Working data ▸
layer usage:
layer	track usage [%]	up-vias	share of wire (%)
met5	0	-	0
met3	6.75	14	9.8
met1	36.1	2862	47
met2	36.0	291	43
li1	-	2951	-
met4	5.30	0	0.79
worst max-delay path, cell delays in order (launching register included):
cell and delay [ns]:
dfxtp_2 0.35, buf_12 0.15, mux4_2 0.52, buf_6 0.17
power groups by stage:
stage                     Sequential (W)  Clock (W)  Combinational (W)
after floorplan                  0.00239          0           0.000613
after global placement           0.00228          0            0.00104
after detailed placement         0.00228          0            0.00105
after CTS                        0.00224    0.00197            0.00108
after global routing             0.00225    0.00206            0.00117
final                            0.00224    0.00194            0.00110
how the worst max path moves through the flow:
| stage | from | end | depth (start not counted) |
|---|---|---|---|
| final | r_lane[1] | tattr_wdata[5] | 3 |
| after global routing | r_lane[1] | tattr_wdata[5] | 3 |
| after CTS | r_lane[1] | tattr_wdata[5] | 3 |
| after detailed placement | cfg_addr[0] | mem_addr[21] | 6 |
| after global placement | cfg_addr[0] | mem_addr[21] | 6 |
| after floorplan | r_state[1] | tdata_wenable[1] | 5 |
[src/rtl/cnn_fwd_sequencer_if.sv]
// ---------------------------------------------------------------------------
// cnn_fwd_sequencer_if
//
// Purpose:
//   Bundles the request/done/enable wires between the CNN forward-pass
//   sequencer and the datapath blocks it drives.
//
// Signals:
//   start_bit                         level request to begin a forward pass
//   done_{w,i,s,r,p}_1                layer-1 step completion flags
//   done_{w,i,s,r,p}_2                layer-2 step completion flags
//   done_fc_1, done_fc_2              fully-connected stage completion flags
//   {w,i,s,r,p}_load_1                layer-1 step enables
//   {w,i,s,r,p}_load_2                layer-2 step enables
//   srt_fc_1, srt_fc_2                fully-connected stage enables
//   done_fwd                          forward pass complete
//
// Modports:
//   master  - the side that requests passes and reports step completion
//   slave   - the sequencer itself
// ---------------------------------------------------------------------------
interface cnn_fwd_sequencer_if;

  logic start_bit;

  logic done_w_1;
  logic done_i_1;
  logic done_s_1;
  logic done_r_1;
  logic done_p_1;

  logic done_w_2;
  logic done_i_2;
  logic done_s_2;
  logic done_r_2;
  logic done_p_2;

  logic done_fc_1;
  logic done_fc_2;

  logic w_load_1;
  logic i_load_1;
  logic s_load_1;
  logic r_load_1;
  logic p_load_1;

  logic w_load_2;
  logic i_load_2;
  logic s_load_2;
  logic r_load_2;
  logic p_load_2;

  logic srt_fc_1;
  logic srt_fc_2;
  logic done_fwd;

  modport master (
    output start_bit,
    output done_w_1, done_i_1, done_s_1, done_r_1, done_p_1,
    output done_w_2, done_i_2, done_s_2, done_r_2, done_p_2,
    output done_fc_1, done_fc_2,
    input  w_load_1, i_load_1, s_load_1, r_load_1, p_load_1,
    input  w_load_2, i_load_2, s_load_2, r_load_2, p_load_2,
    input  srt_fc_1, srt_fc_2, done_fwd
  );

  modport slave (
    input  start_bit,
    input  done_w_1, done_i_1, done_s_1, done_r_1, done_p_1,
    input  done_w_2, done_i_2, done_s_2, done_r_2, done_p_2,
    input  done_fc_1, done_fc_2,
    output w_load_1, i_load_1, s_load_1, r_load_1, p_load_1,
    output w_load_2, i_load_2, s_load_2, r_load_2, p_load_2,
    output srt_fc_1, srt_fc_2, done_fwd
  );

endinterface

[src/rtl/cnn_fwd_sequencer.sv]
// ---------------------------------------------------------------------------
// cnn_fwd_sequencer
//
// Purpose:
//   Top-level sequencing FSM for the CNN forward pass. Walks two conv
//   stages (weight load, input load, shift/compute, ReLU, pool each) and
//   then two fully-connected stages. Each step is started by a one-hot
//   enable and advances when the matching datapath block reports done.
//   When the whole pass completes, done_fwd is held until start_bit drops.
//
// Ports:
//   clk      input   rising-edge system clock
//   reset_n  input   asynchronous active-low reset; clears all enables
//   bus      slave   cnn_fwd_sequencer_if: start_bit, the twelve done
//                    flags in, the twelve step enables and done_fwd out
//
// Notes:
//   - Outputs are Moore: a register loaded with the decode of the next
//     state, so each enable is glitch-free and tracks the current state.
//   - Only the done flag belonging to the current state is looked at, so
//     stale or undriven flags of other steps cannot move the FSM.
// ---------------------------------------------------------------------------
module cnn_fwd_sequencer (
  input  logic                      clk,
  input  logic                      reset_n,
  cnn_fwd_sequencer_if.slave        bus
);

  typedef enum logic [3:0] {
    ST_IDLE = 4'd0,
    ST_W1   = 4'd1,
    ST_I1   = 4'd2,
    ST_S1   = 4'd3,
    ST_R1   = 4'd4,
    ST_P1   = 4'd5,
    ST_W2   = 4'd6,
    ST_I2   = 4'd7,
    ST_S2   = 4'd8,
    ST_R2   = 4'd9,
    ST_P2   = 4'd10,
    ST_FC1  = 4'd11,
    ST_FC2  = 4'd12,
    ST_DONE = 4'd13
  } state_e;

  // Output vector bit positions
  //   [0] w_load_1  [1] i_load_1  [2] s_load_1  [3] r_load_1  [4] p_load_1
  //   [5] w_load_2  [6] i_load_2  [7] s_load_2  [8] r_load_2  [9] p_load_2
  //   [10] srt_fc_1 [11] srt_fc_2 [12] done_fwd
  localparam int unsigned NUM_OUT = 13;

  state_e               state_q;
  state_e               state_d;
  logic                 step_done_s;
  logic [NUM_OUT-1:0]   out_q;

  // One-hot enable pattern owned by a given state; IDLE and illegal codes drive nothing.
  function automatic logic [NUM_OUT-1:0] decode_outputs(input state_e s);
    logic [NUM_OUT-1:0] v;
    v = 13'd0;
    case (s)
      ST_W1:   v = 13'h0001;
      ST_I1:   v = 13'h0002;
      ST_S1:   v = 13'h0004;
      ST_R1:   v = 13'h0008;
      ST_P1:   v = 13'h0010;
      ST_W2:   v = 13'h0020;
      ST_I2:   v = 13'h0040;
      ST_S2:   v = 13'h0080;
      ST_R2:   v = 13'h0100;
      ST_P2:   v = 13'h0200;
      ST_FC1:  v = 13'h0400;
      ST_FC2:  v = 13'h0800;
      ST_DONE: v = 13'h1000;
      default: v = 13'd0;
    endcase
    return v;
  endfunction

  // Pick the single done flag that the current state is waiting on.
  always_comb begin
    step_done_s = 1'b0;
    case (state_q)
      ST_W1:   step_done_s = bus.done_w_1;
      ST_I1:   step_done_s = bus.done_i_1;
      ST_S1:   step_done_s = bus.done_s_1;
      ST_R1:   step_done_s = bus.done_r_1;
      ST_P1:   step_done_s = bus.done_p_1;
      ST_W2:   step_done_s = bus.done_w_2;
      ST_I2:   step_done_s = bus.done_i_2;
      ST_S2:   step_done_s = bus.done_s_2;
      ST_R2:   step_done_s = bus.done_r_2;
      ST_P2:   step_done_s = bus.done_p_2;
      ST_FC1:  step_done_s = bus.done_fc_1;
      ST_FC2:  step_done_s = bus.done_fc_2;
      default: step_done_s = 1'b0;
    endcase
  end

  // Next-state logic: linear walk through the pass, gated by the selected done.
  // An unknown done or start resolves to the hold/else branch, keeping the
  // FSM in place rather than jumping.
  always_comb begin
    state_d = ST_IDLE;
    case (state_q)
      ST_IDLE: begin
        if (bus.start_bit == 1'b1) state_d = ST_W1;
        else                       state_d = ST_IDLE;
      end
      ST_W1: begin
        if (step_done_s == 1'b1) state_d = ST_I1;
        else                     state_d = ST_W1;
      end
      ST_I1: begin
        if (step_done_s == 1'b1) state_d = ST_S1;
        else                     state_d = ST_I1;
      end
      ST_S1: begin
        if (step_done_s == 1'b1) state_d = ST_R1;
        else                     state_d = ST_S1;
      end
      ST_R1: begin
        if (step_done_s == 1'b1) state_d = ST_P1;
        else                     state_d = ST_R1;
      end
      ST_P1: begin
        if (step_done_s == 1'b1) state_d = ST_W2;
        else                     state_d = ST_P1;
      end
      ST_W2: begin
        if (step_done_s == 1'b1) state_d = ST_I2;
        else                     state_d = ST_W2;
      end
      ST_I2: begin
        if (step_done_s == 1'b1) state_d = ST_S2;
        else                     state_d = ST_I2;
      end
      ST_S2: begin
        if (step_done_s == 1'b1) state_d = ST_R2;
        else                     state_d = ST_S2;
      end
      ST_R2: begin
        if (step_done_s == 1'b1) state_d = ST_P2;
        else                     state_d = ST_R2;
      end
      ST_P2: begin
        if (step_done_s == 1'b1) state_d = ST_FC1;
        else                     state_d = ST_P2;
      end
      ST_FC1: begin
        if (step_done_s == 1'b1) state_d = ST_FC2;
        else                     state_d = ST_FC1;
      end
      ST_FC2: begin
        if (step_done_s == 1'b1) state_d = ST_DONE;
        else                     state_d = ST_FC2;
      end
      ST_DONE: begin
        // Completion is held for as long as the requester keeps start high.
        if (bus.start_bit == 1'b1) state_d = ST_DONE;
        else                       state_d = ST_IDLE;
      end
      default: state_d = ST_IDLE;
    endcase
  end

  // State and output registers; outputs load the decode of the next state so
  // they change on the same edge as the state they describe.
  always_ff @(posedge clk or negedge reset_n) begin
    if (!reset_n) begin
      state_q <= ST_IDLE;
      out_q   <= 13'd0;
    end else begin
      state_q <= state_d;
      out_q   <= decode_outputs(state_d);
    end
  end

  assign bus.w_load_1 = out_q[0];
  assign bus.i_load_1 = out_q[1];
  assign bus.s_load_1 = out_q[2];
  assign bus.r_load_1 = out_q[3];
  assign bus.p_load_1 = out_q[4];
  assign bus.w_load_2 = out_q[5];
  assign bus.i_load_2 = out_q[6];
  assign bus.s_load_2 = out_q[7];
  assign bus.r_load_2 = out_q[8];
  assign bus.p_load_2 = out_q[9];
  assign bus.srt_fc_1 = out_q[10];
  assign bus.srt_fc_2 = out_q[11];
  assign bus.done_fwd = out_q[12];

endmodule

Assignment ▸ From the listing above, collect each line in which the string "cell" appears.

Written answer ▸
worst max-delay path, cell delays in order (launching register included):
cell and delay [ns]:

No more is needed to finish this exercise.